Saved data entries
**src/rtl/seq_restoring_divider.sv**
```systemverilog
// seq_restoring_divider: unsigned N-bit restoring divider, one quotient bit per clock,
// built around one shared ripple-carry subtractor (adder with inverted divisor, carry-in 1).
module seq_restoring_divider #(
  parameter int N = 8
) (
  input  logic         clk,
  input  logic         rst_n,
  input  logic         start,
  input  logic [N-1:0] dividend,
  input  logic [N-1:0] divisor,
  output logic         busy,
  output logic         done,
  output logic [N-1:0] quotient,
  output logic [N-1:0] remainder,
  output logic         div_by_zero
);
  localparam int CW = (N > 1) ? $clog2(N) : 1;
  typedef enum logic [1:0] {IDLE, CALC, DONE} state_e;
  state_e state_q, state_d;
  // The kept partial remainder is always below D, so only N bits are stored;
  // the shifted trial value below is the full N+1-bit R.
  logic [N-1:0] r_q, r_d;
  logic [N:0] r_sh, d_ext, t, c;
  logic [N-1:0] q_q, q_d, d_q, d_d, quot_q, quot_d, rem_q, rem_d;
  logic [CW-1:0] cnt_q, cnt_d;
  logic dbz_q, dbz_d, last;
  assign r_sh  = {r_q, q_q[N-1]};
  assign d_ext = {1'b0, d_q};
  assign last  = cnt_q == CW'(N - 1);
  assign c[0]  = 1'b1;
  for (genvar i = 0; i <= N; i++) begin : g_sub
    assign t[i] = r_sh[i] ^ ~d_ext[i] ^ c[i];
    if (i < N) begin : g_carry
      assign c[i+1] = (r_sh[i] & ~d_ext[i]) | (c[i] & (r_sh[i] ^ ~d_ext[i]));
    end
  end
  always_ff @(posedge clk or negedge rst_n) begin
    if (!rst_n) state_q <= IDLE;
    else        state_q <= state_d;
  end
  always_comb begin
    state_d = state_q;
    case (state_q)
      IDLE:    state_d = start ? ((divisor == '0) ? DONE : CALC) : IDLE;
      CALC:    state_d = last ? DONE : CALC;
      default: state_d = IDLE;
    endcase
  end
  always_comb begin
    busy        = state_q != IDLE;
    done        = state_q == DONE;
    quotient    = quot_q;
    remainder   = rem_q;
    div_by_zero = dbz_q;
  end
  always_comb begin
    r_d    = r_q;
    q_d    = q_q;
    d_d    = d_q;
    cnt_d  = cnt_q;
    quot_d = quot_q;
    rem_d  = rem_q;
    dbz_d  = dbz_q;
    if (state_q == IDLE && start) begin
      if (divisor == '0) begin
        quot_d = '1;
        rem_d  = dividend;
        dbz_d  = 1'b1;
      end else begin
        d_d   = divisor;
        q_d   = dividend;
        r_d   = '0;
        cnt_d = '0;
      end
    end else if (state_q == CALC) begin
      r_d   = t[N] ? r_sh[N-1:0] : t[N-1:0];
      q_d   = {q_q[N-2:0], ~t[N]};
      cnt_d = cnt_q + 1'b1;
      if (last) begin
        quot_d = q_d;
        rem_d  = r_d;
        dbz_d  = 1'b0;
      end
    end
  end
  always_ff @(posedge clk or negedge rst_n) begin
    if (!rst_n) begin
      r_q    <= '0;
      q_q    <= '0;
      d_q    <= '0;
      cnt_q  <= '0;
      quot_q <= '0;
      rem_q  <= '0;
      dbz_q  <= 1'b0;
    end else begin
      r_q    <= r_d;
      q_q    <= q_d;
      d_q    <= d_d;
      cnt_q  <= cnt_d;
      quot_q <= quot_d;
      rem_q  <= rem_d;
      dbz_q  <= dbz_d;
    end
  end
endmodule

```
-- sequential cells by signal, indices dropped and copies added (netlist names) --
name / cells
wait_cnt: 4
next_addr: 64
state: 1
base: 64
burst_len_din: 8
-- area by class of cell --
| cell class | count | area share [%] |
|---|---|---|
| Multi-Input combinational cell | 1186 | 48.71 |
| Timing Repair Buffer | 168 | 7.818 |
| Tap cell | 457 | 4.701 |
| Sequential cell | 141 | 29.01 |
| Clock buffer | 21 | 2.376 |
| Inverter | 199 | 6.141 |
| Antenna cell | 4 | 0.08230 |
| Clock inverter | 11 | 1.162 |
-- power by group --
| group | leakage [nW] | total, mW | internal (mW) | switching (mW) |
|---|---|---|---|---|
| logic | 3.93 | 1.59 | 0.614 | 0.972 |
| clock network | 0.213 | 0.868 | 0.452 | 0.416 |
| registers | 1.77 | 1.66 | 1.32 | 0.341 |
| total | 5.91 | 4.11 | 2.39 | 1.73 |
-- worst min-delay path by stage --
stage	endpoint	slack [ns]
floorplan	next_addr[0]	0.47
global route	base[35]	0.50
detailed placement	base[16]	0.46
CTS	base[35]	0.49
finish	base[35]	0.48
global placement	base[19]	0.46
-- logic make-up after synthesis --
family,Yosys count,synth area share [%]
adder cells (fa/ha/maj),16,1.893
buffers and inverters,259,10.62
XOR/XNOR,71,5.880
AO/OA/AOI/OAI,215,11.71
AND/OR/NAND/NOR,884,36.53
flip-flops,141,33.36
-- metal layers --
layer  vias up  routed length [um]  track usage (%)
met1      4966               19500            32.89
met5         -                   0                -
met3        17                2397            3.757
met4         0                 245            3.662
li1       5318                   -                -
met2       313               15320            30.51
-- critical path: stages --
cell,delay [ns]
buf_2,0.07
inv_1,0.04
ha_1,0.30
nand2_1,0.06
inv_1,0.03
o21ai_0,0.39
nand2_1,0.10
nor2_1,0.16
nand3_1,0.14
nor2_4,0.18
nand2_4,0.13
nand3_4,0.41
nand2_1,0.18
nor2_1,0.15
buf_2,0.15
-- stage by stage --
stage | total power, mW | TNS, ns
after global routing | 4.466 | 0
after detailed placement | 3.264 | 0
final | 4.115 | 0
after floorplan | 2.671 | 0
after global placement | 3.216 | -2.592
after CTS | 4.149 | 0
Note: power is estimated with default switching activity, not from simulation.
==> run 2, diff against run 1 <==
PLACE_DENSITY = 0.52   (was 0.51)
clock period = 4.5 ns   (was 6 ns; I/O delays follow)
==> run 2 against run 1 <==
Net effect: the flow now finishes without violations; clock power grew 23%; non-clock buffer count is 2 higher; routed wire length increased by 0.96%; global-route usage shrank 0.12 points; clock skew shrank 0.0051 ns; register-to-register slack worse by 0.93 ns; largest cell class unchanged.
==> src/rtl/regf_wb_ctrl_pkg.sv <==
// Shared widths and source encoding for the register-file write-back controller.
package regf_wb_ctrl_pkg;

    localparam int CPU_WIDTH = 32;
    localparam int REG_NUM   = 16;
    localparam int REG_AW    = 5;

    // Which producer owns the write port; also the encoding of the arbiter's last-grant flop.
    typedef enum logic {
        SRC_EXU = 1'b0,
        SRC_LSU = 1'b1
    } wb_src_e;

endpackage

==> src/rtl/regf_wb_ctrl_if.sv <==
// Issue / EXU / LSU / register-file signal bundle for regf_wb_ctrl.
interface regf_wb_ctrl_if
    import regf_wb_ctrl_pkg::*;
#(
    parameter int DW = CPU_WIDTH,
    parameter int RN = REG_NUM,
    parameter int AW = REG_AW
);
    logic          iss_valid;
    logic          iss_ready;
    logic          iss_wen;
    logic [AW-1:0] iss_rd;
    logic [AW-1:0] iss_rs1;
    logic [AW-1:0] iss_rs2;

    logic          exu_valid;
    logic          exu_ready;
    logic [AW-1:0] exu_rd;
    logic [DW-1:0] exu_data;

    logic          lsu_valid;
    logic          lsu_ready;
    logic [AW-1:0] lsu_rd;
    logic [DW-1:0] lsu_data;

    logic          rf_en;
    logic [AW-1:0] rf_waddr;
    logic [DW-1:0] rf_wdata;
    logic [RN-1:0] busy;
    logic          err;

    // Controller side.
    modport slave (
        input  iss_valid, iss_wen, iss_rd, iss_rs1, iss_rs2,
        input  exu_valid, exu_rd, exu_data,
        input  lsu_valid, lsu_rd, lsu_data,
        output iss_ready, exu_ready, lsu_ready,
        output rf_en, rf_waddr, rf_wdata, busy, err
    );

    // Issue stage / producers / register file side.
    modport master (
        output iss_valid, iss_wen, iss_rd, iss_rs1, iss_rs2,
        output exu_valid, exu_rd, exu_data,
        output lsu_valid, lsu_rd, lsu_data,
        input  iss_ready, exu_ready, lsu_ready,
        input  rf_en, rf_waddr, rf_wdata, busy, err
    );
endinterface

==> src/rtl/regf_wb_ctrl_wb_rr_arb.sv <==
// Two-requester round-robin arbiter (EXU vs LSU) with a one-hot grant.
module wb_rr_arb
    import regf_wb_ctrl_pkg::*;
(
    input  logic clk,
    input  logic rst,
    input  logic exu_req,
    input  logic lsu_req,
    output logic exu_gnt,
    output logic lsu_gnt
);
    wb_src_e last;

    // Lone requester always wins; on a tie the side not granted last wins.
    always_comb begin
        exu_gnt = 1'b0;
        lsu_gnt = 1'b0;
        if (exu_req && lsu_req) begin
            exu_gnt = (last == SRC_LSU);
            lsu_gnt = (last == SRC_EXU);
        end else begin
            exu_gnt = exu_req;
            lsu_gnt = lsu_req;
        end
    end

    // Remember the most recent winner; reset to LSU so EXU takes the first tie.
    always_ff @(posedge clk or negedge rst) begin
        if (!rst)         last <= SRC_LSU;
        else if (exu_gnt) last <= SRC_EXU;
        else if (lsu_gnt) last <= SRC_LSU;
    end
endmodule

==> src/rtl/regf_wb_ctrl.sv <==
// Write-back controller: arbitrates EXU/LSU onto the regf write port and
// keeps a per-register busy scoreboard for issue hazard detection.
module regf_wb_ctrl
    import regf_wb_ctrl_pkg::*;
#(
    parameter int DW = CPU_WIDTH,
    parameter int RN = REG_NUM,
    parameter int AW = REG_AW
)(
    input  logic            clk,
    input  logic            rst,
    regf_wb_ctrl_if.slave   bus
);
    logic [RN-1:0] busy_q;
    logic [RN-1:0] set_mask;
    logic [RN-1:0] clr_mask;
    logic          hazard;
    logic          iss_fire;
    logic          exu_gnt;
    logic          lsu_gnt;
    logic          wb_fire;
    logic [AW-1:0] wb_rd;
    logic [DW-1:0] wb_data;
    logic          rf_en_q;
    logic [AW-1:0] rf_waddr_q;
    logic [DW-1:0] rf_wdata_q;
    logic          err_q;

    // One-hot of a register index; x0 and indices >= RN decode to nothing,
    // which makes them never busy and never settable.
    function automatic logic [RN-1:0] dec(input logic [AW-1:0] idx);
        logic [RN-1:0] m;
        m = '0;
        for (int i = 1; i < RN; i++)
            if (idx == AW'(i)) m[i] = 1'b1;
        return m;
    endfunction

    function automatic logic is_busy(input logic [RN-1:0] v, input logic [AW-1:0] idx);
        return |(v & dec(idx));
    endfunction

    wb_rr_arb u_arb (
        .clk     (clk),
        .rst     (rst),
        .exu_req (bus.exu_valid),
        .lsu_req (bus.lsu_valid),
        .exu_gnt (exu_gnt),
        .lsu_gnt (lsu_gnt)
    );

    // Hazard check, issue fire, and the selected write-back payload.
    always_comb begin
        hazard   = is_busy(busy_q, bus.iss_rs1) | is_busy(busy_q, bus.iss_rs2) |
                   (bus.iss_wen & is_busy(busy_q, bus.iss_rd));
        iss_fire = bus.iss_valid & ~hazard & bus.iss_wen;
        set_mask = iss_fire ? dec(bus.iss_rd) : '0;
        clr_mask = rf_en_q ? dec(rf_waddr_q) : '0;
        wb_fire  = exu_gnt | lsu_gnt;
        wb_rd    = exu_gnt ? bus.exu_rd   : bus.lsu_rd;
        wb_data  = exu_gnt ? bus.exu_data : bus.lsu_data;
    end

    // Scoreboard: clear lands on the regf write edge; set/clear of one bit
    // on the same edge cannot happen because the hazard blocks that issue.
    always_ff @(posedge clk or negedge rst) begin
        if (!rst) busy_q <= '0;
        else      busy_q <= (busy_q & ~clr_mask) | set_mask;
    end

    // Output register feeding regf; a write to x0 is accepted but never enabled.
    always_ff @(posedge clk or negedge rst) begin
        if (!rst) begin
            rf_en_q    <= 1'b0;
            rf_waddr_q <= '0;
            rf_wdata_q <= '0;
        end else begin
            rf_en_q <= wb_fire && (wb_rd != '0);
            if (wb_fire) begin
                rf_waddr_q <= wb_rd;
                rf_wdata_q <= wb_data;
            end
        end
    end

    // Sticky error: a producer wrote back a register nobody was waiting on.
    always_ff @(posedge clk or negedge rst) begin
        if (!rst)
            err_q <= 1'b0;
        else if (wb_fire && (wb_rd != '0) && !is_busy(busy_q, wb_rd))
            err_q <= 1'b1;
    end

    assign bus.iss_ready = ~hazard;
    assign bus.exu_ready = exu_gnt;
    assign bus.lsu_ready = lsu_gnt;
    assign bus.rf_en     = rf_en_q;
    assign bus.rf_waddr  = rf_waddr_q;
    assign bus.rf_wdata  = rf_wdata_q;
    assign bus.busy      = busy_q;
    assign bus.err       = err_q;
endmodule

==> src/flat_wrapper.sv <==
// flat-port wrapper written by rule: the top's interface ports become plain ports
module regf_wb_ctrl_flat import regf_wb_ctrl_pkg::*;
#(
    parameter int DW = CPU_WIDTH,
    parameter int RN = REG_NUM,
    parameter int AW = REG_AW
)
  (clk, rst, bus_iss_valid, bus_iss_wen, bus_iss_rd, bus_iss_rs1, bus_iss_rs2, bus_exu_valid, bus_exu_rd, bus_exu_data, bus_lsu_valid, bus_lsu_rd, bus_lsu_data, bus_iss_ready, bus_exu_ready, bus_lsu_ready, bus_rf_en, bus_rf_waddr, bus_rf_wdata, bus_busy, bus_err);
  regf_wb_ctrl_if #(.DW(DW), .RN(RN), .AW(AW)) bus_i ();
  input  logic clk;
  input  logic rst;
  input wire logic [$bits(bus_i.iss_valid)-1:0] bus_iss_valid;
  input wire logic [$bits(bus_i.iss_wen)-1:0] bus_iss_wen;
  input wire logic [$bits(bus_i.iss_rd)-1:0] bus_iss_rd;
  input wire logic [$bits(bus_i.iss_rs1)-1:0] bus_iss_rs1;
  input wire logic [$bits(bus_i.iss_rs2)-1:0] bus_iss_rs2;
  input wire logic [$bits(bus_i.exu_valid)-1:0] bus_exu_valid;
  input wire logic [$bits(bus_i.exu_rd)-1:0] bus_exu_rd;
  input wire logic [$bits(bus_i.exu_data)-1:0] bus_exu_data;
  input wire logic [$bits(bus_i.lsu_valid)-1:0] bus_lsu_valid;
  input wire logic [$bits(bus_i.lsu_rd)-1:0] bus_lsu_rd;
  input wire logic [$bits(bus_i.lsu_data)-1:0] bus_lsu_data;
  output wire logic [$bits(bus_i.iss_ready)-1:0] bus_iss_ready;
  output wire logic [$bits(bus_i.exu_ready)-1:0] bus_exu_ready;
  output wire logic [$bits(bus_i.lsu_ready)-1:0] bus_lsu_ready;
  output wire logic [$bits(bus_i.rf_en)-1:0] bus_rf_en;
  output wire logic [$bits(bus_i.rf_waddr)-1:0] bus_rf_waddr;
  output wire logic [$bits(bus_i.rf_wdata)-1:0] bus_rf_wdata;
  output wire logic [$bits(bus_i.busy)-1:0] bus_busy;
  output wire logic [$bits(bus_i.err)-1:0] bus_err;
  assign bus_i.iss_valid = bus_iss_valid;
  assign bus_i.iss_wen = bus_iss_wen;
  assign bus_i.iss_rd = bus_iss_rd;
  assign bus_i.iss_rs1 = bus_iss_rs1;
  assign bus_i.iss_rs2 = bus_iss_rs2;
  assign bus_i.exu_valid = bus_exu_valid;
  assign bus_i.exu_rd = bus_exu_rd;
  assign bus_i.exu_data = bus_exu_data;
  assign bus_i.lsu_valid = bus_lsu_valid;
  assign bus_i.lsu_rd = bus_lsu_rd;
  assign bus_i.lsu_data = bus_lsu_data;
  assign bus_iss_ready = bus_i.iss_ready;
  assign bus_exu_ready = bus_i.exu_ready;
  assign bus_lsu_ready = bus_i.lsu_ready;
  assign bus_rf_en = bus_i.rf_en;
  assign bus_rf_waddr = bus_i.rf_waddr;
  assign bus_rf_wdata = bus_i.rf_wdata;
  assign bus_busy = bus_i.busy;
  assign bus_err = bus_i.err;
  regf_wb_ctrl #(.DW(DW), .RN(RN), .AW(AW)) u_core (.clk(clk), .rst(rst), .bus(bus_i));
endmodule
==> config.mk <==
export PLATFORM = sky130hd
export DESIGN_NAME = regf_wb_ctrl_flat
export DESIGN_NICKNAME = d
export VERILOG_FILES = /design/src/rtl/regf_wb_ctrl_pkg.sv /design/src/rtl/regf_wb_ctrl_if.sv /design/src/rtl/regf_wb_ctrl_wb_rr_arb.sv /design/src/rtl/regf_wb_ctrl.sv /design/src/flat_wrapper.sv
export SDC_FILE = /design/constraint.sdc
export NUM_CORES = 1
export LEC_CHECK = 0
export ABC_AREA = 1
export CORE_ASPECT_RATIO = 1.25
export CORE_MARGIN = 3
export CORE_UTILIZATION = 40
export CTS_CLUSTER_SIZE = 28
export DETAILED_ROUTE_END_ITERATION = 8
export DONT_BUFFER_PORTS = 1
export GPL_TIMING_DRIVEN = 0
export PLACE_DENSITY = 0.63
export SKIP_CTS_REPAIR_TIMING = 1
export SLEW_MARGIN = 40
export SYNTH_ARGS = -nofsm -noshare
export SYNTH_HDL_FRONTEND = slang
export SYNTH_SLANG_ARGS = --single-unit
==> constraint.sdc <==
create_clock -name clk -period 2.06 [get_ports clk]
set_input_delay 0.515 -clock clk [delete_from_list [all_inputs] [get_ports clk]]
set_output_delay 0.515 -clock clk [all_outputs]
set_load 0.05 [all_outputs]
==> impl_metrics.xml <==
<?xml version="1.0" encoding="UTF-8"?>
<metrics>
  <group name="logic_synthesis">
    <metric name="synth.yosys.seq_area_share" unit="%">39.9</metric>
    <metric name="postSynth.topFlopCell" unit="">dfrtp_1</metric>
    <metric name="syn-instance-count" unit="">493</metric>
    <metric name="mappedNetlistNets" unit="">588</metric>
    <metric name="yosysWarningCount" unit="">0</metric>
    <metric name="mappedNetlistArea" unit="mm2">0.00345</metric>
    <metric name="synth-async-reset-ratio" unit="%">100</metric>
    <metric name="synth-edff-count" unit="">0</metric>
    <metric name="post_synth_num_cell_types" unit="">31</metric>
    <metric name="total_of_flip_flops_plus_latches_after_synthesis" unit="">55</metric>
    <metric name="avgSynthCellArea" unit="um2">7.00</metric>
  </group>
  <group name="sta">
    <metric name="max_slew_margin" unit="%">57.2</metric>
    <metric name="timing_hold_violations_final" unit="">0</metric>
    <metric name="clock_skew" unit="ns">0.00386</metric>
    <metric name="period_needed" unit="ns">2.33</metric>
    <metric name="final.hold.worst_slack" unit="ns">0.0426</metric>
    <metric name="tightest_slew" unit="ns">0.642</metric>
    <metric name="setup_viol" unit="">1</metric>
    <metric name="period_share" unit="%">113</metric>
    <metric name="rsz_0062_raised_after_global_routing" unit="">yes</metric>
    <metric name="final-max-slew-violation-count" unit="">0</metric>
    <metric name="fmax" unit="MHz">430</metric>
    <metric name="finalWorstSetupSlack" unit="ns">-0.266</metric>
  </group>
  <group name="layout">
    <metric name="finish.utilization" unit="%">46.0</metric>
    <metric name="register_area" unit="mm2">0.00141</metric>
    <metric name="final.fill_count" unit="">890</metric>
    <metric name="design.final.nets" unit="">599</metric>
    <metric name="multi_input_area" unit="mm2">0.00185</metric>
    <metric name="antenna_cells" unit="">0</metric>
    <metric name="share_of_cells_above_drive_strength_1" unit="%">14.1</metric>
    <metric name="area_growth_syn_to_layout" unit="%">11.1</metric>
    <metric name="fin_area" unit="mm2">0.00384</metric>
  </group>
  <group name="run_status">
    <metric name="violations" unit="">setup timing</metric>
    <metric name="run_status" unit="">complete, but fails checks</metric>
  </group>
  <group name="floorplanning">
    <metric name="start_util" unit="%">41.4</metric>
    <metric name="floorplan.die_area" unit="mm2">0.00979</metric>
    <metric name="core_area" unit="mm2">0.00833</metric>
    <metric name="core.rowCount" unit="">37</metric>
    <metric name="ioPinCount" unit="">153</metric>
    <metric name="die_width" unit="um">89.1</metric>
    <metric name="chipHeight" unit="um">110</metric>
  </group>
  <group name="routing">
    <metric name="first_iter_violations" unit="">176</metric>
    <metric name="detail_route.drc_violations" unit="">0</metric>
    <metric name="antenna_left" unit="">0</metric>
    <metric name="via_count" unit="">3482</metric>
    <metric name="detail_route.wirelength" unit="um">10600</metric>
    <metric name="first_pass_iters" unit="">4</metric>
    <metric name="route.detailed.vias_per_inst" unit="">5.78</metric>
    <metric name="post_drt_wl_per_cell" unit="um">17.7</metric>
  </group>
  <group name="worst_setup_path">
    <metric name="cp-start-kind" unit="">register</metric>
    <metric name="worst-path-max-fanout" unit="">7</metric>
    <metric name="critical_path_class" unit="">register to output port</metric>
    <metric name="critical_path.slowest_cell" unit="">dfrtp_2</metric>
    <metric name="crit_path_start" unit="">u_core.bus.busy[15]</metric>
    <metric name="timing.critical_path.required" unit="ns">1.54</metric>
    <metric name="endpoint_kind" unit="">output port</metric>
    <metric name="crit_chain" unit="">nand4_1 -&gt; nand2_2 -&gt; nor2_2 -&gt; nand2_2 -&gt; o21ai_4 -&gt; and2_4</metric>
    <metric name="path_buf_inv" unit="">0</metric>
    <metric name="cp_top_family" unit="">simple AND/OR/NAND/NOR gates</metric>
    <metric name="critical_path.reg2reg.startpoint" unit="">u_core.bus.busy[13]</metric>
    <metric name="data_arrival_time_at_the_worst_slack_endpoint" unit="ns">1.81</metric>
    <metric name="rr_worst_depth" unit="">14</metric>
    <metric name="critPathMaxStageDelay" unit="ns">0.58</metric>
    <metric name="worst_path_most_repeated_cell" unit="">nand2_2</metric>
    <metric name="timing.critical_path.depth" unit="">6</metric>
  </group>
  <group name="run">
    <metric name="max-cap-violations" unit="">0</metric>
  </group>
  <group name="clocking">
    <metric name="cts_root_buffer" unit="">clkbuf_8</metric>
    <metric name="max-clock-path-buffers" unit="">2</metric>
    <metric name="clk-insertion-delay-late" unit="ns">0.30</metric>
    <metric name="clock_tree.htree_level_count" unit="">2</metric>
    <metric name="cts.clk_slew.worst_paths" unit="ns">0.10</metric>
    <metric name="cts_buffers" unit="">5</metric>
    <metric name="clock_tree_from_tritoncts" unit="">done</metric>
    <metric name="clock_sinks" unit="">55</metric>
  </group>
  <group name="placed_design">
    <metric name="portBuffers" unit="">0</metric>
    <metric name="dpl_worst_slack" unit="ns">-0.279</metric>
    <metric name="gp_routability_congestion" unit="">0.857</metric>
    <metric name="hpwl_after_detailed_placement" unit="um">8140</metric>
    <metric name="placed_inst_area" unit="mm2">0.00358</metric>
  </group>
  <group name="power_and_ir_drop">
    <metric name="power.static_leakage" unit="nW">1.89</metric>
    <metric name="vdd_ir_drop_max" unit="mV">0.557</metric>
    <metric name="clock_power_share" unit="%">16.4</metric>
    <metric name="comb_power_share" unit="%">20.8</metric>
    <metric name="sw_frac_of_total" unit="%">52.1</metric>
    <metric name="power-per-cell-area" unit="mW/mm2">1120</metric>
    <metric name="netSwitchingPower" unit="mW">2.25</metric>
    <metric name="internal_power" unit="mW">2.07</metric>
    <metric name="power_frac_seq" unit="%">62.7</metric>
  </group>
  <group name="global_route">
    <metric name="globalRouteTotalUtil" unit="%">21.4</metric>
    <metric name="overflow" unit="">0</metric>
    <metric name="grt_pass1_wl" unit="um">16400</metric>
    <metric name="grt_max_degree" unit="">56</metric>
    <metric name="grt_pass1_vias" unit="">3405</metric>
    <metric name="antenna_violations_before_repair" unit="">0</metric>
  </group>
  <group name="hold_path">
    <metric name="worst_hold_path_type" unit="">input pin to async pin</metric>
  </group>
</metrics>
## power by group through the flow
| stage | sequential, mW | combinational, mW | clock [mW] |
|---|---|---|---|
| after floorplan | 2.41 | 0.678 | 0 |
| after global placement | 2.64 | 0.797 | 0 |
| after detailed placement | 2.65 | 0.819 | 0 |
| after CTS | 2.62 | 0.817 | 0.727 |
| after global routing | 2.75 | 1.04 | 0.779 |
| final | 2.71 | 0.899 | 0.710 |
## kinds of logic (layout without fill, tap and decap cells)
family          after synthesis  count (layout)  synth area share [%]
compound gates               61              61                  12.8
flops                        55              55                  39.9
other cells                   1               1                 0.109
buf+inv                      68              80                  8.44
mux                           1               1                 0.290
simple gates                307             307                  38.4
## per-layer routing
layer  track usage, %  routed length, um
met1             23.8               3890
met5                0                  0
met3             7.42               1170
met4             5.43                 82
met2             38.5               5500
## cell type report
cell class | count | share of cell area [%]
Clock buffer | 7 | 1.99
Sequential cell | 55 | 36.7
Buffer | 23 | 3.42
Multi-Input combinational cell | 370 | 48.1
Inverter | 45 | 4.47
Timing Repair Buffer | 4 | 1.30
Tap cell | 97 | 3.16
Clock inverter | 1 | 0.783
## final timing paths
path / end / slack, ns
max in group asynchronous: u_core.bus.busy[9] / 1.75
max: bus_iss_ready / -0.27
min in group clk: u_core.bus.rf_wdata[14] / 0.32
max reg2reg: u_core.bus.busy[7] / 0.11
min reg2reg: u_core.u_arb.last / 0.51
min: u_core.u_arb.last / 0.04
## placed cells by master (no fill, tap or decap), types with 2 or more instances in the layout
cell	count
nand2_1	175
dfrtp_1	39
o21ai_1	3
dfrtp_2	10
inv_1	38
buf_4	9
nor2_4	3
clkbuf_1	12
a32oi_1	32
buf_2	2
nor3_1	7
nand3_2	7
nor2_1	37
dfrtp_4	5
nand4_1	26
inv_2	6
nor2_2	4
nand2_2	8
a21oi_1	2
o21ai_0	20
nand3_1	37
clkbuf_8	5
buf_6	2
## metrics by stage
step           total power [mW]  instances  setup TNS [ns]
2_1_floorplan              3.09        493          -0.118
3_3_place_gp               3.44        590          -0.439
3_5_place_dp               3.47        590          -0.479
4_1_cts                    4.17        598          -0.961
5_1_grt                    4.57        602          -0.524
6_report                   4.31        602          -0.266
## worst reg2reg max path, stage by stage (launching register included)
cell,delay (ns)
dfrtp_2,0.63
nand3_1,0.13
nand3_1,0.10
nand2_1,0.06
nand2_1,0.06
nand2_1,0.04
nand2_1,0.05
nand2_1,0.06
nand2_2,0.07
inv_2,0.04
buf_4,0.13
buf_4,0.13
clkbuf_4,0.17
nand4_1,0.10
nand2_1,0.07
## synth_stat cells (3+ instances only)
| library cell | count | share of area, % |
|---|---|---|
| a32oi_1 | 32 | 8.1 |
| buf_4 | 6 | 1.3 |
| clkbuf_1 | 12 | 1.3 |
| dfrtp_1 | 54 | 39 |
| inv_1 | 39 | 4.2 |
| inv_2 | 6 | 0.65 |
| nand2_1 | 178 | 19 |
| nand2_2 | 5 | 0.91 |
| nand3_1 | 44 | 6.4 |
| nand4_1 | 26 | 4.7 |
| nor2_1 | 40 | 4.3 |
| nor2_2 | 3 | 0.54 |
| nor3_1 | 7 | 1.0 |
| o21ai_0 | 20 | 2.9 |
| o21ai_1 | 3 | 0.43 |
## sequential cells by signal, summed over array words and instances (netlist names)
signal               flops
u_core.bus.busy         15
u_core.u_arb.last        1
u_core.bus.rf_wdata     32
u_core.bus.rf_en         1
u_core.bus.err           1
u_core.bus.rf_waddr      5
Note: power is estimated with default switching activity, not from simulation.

* _Task goal_
Out of the entries, pull every line that mentions "reset".

* _Response to the exercise_
    // Remember the most recent winner; reset to LSU so EXU takes the first tie.
    <metric name="synth-async-reset-ratio" unit="%">100</metric>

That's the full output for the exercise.